Task to complete: Through the line that contains "export PLACE_DENSITY_LB_ADDON = 0.08", return the data below exactly, starting at its first line; leave the rest out.

--- Data extracts ---

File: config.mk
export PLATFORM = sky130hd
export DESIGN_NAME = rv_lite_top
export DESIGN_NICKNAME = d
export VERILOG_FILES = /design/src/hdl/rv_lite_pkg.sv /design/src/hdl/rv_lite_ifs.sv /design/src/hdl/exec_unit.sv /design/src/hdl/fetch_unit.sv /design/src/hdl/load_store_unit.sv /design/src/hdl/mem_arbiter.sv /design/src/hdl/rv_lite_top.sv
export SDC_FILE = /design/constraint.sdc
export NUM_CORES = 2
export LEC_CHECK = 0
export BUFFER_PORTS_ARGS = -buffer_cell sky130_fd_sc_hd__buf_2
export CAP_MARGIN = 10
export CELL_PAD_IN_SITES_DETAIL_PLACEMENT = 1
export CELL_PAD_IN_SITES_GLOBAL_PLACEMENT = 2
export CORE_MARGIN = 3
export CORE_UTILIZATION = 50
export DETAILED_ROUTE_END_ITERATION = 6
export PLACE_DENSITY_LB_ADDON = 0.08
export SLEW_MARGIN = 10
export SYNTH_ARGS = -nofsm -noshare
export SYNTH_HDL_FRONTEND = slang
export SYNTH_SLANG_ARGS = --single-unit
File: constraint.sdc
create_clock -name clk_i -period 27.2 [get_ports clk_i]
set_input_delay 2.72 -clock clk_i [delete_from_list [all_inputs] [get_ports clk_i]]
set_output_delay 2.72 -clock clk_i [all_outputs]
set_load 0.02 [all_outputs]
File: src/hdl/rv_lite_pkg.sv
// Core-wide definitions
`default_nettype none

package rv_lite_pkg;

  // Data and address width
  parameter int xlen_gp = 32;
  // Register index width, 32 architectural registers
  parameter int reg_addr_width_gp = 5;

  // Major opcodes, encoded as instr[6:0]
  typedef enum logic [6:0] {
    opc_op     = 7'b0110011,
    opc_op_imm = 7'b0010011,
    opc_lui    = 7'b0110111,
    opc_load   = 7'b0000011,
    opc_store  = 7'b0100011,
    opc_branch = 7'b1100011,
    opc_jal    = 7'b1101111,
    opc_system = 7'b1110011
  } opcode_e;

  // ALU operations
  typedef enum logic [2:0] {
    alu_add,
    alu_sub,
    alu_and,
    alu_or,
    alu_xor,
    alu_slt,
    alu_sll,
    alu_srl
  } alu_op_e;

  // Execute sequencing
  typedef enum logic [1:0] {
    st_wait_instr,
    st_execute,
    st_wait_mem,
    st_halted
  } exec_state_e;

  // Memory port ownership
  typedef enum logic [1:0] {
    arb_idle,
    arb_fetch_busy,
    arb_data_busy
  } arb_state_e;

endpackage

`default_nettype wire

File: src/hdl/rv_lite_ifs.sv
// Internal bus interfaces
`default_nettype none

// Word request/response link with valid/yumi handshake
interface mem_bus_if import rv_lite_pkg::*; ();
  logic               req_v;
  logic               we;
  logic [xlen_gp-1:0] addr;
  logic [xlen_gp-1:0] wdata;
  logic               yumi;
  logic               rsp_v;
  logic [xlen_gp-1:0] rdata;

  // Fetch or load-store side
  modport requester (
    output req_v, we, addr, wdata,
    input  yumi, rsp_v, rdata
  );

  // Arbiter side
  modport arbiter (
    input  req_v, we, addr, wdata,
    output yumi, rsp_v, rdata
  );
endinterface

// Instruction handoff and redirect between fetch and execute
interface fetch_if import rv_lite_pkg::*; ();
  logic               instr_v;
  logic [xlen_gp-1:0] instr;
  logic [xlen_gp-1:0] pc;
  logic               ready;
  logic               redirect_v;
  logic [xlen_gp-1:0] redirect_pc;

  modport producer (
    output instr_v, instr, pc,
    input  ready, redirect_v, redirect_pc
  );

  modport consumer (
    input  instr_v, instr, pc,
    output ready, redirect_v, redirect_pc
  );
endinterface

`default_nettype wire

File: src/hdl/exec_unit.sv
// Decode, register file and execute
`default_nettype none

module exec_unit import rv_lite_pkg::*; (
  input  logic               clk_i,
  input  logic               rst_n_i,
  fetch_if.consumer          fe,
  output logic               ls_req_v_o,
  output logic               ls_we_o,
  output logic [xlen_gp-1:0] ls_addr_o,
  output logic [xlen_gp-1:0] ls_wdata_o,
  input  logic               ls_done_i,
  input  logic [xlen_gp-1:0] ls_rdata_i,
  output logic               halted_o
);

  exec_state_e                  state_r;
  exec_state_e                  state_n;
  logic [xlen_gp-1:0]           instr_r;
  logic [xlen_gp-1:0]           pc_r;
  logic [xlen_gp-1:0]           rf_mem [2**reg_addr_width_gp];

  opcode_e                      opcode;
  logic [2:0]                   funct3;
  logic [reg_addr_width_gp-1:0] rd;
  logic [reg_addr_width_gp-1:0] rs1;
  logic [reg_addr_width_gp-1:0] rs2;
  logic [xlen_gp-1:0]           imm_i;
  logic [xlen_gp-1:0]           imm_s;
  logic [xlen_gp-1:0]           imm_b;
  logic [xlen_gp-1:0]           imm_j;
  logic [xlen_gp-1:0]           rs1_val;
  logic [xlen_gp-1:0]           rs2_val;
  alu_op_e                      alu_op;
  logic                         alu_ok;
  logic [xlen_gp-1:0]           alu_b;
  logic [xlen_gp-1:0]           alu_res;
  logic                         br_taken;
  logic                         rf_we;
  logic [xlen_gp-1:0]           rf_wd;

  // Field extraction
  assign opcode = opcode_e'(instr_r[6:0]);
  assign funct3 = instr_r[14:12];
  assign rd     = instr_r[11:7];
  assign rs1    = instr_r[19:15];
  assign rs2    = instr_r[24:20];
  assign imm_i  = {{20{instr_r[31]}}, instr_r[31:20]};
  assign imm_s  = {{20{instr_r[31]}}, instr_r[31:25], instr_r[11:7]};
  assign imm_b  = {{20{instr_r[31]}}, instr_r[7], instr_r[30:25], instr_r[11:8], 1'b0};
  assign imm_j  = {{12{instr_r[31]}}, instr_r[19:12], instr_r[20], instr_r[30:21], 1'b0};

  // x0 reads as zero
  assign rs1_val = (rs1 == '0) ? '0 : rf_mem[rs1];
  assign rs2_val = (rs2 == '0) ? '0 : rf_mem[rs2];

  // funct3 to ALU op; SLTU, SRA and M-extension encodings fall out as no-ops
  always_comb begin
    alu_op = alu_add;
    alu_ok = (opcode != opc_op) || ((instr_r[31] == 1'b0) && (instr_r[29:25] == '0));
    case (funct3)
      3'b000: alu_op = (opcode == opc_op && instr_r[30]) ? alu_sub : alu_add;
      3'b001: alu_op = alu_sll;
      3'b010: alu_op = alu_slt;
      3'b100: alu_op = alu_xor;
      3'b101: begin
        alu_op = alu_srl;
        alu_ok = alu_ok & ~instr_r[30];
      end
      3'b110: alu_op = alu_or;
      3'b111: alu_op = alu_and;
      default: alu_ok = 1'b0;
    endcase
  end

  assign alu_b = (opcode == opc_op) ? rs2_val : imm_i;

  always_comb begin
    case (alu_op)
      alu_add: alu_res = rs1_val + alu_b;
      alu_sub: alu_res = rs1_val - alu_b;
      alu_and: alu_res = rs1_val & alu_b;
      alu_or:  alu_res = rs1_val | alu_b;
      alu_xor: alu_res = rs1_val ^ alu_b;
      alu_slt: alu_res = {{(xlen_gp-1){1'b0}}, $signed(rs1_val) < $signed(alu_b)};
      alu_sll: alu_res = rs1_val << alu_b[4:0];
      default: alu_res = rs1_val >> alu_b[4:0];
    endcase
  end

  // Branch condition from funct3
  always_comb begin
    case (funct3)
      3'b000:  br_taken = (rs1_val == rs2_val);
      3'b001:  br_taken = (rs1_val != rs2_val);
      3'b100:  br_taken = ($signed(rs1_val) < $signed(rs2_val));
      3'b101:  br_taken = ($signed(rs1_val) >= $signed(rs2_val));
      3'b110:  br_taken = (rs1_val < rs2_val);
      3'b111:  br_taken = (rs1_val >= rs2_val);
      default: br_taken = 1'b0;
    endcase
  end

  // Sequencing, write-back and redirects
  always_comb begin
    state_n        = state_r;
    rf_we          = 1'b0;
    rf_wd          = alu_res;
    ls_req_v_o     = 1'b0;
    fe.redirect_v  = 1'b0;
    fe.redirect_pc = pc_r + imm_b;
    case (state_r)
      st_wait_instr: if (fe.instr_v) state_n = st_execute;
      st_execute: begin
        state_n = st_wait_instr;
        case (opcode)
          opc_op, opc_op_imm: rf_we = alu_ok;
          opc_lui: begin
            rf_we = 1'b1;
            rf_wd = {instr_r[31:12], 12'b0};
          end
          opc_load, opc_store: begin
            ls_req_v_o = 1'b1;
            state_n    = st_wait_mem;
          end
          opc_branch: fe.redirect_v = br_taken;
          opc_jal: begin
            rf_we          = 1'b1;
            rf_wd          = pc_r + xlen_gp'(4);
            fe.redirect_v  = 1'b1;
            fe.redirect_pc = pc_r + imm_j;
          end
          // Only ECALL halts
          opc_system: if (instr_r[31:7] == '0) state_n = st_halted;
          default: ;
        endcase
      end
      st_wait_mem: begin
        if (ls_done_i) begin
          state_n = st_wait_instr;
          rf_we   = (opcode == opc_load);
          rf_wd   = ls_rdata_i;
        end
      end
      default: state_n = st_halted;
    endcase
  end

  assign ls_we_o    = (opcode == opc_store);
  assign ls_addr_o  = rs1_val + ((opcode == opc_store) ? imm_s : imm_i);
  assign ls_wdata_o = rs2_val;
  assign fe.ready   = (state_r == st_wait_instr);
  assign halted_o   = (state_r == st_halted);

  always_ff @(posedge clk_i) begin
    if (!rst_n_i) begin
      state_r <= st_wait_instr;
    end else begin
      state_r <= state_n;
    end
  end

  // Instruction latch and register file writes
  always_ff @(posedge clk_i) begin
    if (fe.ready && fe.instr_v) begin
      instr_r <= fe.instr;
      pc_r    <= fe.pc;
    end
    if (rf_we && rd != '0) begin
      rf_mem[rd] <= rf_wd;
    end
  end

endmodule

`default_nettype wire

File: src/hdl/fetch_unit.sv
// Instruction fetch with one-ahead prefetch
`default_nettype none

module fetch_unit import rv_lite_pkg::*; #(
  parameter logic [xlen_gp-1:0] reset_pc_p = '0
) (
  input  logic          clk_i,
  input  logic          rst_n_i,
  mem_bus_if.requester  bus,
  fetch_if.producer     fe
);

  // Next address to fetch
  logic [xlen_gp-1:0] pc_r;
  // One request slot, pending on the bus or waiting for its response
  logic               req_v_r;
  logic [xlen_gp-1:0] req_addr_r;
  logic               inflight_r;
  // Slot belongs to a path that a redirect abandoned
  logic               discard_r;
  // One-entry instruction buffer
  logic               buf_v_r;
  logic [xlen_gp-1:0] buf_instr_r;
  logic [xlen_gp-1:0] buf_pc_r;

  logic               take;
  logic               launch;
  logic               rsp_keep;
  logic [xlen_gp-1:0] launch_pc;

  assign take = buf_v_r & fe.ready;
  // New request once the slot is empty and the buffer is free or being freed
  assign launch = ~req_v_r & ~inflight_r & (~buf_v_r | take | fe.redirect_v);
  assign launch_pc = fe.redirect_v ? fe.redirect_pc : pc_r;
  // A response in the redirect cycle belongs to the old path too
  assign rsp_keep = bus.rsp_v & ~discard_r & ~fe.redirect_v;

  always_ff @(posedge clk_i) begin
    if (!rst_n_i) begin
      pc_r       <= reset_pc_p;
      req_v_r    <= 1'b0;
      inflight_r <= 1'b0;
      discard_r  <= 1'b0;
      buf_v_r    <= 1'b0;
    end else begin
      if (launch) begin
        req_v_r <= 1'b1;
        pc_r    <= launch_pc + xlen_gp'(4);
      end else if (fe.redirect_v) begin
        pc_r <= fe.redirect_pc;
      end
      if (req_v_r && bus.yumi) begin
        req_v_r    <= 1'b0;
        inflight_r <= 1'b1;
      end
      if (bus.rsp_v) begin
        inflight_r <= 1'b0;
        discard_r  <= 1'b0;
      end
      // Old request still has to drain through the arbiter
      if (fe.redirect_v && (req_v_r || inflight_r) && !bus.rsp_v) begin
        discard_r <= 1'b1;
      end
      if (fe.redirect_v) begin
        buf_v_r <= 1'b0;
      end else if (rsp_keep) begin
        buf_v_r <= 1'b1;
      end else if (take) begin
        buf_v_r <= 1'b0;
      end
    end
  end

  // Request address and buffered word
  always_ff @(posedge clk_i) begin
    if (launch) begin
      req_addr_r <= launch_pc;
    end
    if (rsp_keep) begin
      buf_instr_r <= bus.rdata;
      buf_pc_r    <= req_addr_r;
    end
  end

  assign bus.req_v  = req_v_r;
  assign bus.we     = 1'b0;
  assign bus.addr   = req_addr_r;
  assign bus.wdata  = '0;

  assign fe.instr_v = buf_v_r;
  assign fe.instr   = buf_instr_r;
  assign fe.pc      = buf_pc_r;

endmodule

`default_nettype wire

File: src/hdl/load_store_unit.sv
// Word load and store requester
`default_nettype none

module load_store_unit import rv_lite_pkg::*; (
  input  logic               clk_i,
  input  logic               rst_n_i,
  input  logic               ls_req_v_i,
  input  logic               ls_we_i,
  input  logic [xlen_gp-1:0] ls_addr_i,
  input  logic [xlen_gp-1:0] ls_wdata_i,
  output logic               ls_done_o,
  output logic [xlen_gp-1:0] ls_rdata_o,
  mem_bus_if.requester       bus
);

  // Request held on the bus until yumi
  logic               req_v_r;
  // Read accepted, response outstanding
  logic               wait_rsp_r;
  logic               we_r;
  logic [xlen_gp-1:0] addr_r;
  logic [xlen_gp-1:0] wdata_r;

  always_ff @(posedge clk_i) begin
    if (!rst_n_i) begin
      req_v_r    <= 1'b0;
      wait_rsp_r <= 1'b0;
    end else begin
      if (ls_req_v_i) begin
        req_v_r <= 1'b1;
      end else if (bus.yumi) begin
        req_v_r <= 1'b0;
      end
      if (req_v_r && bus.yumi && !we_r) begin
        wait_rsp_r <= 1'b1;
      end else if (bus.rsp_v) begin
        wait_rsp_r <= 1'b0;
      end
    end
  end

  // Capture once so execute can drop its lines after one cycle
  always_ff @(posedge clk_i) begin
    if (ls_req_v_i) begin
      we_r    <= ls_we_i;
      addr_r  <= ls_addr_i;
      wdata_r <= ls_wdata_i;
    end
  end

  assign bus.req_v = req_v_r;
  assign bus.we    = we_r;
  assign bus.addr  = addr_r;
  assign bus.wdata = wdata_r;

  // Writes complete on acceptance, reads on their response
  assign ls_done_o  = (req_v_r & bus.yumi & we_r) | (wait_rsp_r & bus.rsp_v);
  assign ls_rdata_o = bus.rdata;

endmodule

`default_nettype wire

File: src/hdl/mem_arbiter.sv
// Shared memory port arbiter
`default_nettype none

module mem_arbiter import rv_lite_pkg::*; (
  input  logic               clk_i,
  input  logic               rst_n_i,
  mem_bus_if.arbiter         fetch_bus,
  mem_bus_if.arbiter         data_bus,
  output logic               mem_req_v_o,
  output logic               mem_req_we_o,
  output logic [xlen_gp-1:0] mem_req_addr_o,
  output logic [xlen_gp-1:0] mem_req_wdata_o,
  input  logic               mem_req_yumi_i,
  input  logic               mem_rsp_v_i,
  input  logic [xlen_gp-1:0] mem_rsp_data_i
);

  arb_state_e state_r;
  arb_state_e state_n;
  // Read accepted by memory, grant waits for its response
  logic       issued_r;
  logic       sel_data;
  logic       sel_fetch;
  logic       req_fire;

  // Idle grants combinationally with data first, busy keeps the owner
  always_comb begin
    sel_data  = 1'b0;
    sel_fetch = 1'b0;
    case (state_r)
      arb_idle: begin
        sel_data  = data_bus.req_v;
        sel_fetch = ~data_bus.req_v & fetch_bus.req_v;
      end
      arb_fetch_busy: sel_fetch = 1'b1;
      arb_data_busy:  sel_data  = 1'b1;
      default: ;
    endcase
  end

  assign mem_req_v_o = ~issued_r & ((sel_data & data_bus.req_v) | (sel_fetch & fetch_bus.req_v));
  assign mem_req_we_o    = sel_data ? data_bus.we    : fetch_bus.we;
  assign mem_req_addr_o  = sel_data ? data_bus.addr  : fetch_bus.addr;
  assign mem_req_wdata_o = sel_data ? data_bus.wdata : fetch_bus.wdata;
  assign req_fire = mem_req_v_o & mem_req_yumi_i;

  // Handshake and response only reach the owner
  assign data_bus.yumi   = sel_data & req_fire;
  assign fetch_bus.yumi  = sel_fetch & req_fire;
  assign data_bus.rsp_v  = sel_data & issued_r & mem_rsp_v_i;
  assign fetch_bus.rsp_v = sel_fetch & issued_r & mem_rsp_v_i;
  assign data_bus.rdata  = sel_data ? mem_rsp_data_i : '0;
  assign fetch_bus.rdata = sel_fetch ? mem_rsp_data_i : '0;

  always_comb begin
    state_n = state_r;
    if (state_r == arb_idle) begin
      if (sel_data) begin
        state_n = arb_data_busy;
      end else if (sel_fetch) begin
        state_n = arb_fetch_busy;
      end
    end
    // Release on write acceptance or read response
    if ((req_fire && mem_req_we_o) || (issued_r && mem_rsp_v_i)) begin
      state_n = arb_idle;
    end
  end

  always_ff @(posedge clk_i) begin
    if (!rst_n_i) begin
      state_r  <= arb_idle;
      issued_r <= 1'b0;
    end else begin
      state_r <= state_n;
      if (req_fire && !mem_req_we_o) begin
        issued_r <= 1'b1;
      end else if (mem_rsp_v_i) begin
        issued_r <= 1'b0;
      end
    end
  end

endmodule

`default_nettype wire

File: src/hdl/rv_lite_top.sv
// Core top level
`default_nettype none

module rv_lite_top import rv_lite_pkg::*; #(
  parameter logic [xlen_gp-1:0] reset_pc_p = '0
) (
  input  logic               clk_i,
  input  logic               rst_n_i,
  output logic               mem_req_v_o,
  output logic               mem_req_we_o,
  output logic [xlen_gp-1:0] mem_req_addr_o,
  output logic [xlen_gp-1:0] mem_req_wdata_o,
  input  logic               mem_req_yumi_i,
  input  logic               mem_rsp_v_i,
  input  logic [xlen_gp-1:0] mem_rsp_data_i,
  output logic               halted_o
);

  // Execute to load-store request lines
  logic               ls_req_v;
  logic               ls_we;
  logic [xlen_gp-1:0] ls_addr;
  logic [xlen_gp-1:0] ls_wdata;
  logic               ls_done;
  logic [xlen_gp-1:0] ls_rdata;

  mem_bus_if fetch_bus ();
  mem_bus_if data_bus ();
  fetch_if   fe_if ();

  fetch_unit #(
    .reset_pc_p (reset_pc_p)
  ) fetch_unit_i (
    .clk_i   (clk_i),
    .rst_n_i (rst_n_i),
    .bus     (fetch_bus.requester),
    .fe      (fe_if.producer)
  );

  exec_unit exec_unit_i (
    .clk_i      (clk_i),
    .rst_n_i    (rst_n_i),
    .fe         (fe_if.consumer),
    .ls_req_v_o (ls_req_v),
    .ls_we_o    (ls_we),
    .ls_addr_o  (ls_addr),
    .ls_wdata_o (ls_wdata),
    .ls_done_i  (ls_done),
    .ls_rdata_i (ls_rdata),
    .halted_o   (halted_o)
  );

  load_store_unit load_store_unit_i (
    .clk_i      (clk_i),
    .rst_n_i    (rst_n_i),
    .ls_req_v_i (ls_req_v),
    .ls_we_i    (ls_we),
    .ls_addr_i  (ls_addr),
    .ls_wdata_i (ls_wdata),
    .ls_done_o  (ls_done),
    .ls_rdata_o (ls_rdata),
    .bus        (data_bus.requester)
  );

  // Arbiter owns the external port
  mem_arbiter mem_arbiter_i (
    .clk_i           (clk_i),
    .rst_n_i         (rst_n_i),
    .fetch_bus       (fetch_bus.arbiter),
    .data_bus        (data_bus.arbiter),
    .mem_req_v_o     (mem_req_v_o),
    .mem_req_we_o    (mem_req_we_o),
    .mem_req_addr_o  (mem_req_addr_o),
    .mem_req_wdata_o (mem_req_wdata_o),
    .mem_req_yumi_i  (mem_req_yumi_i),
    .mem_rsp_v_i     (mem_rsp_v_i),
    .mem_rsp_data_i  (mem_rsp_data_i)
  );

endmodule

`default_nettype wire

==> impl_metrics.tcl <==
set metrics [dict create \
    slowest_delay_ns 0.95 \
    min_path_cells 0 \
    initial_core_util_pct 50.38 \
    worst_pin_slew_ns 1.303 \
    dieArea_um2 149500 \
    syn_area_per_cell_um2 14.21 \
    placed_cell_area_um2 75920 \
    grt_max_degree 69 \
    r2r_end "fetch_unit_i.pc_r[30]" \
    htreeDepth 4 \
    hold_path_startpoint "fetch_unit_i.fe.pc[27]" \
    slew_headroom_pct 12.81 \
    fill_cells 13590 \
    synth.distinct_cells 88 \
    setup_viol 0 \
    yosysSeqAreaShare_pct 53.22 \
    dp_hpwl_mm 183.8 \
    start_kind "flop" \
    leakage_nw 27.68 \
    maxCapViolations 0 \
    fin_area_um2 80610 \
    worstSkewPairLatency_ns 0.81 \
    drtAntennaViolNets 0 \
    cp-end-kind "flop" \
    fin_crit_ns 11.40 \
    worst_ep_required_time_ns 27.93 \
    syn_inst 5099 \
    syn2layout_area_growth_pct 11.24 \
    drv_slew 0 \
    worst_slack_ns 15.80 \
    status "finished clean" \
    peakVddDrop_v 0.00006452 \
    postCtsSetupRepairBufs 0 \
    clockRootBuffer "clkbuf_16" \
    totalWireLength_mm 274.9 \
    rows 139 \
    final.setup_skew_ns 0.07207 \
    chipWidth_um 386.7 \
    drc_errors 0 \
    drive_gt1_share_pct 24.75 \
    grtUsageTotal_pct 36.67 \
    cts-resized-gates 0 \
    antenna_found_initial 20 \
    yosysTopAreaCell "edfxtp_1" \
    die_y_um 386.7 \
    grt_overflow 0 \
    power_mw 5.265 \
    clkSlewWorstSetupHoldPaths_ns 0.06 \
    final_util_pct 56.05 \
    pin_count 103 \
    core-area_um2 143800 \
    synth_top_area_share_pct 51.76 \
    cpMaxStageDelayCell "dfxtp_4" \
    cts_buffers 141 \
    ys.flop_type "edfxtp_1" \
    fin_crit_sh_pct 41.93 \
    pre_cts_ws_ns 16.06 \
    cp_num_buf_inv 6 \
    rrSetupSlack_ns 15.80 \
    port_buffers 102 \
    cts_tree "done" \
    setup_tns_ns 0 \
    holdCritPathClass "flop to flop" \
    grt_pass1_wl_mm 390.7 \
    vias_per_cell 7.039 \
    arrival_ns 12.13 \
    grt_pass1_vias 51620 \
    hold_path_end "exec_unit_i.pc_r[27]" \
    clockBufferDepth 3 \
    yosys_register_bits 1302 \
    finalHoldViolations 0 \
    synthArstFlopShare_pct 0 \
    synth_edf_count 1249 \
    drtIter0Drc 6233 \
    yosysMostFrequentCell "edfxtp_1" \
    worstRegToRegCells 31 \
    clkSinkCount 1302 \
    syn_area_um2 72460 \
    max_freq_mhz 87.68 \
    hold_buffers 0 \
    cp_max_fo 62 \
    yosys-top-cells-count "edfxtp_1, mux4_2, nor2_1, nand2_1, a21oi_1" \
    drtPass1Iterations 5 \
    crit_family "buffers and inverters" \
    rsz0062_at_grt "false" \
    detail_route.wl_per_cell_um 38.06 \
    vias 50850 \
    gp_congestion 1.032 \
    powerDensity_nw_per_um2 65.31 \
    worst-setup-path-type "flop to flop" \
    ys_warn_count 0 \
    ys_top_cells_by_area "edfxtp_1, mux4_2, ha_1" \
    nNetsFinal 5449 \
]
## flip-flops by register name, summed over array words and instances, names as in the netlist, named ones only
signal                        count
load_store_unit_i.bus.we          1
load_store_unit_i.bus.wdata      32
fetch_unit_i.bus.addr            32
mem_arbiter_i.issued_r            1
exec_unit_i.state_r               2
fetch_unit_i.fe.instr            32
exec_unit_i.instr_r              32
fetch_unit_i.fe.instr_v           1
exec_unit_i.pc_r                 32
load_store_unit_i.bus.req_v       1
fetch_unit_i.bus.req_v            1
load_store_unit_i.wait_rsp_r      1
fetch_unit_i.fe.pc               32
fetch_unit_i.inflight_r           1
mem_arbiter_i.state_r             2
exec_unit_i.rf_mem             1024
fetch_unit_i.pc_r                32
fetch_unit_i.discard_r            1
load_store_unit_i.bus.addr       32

---

Problem solution:
File: config.mk
export PLATFORM = sky130hd
export DESIGN_NAME = rv_lite_top
export DESIGN_NICKNAME = d
export VERILOG_FILES = /design/src/hdl/rv_lite_pkg.sv /design/src/hdl/rv_lite_ifs.sv /design/src/hdl/exec_unit.sv /design/src/hdl/fetch_unit.sv /design/src/hdl/load_store_unit.sv /design/src/hdl/mem_arbiter.sv /design/src/hdl/rv_lite_top.sv
export SDC_FILE = /design/constraint.sdc
export NUM_CORES = 2
export LEC_CHECK = 0
export BUFFER_PORTS_ARGS = -buffer_cell sky130_fd_sc_hd__buf_2
export CAP_MARGIN = 10
export CELL_PAD_IN_SITES_DETAIL_PLACEMENT = 1
export CELL_PAD_IN_SITES_GLOBAL_PLACEMENT = 2
export CORE_MARGIN = 3
export CORE_UTILIZATION = 50
export DETAILED_ROUTE_END_ITERATION = 6
export PLACE_DENSITY_LB_ADDON = 0.08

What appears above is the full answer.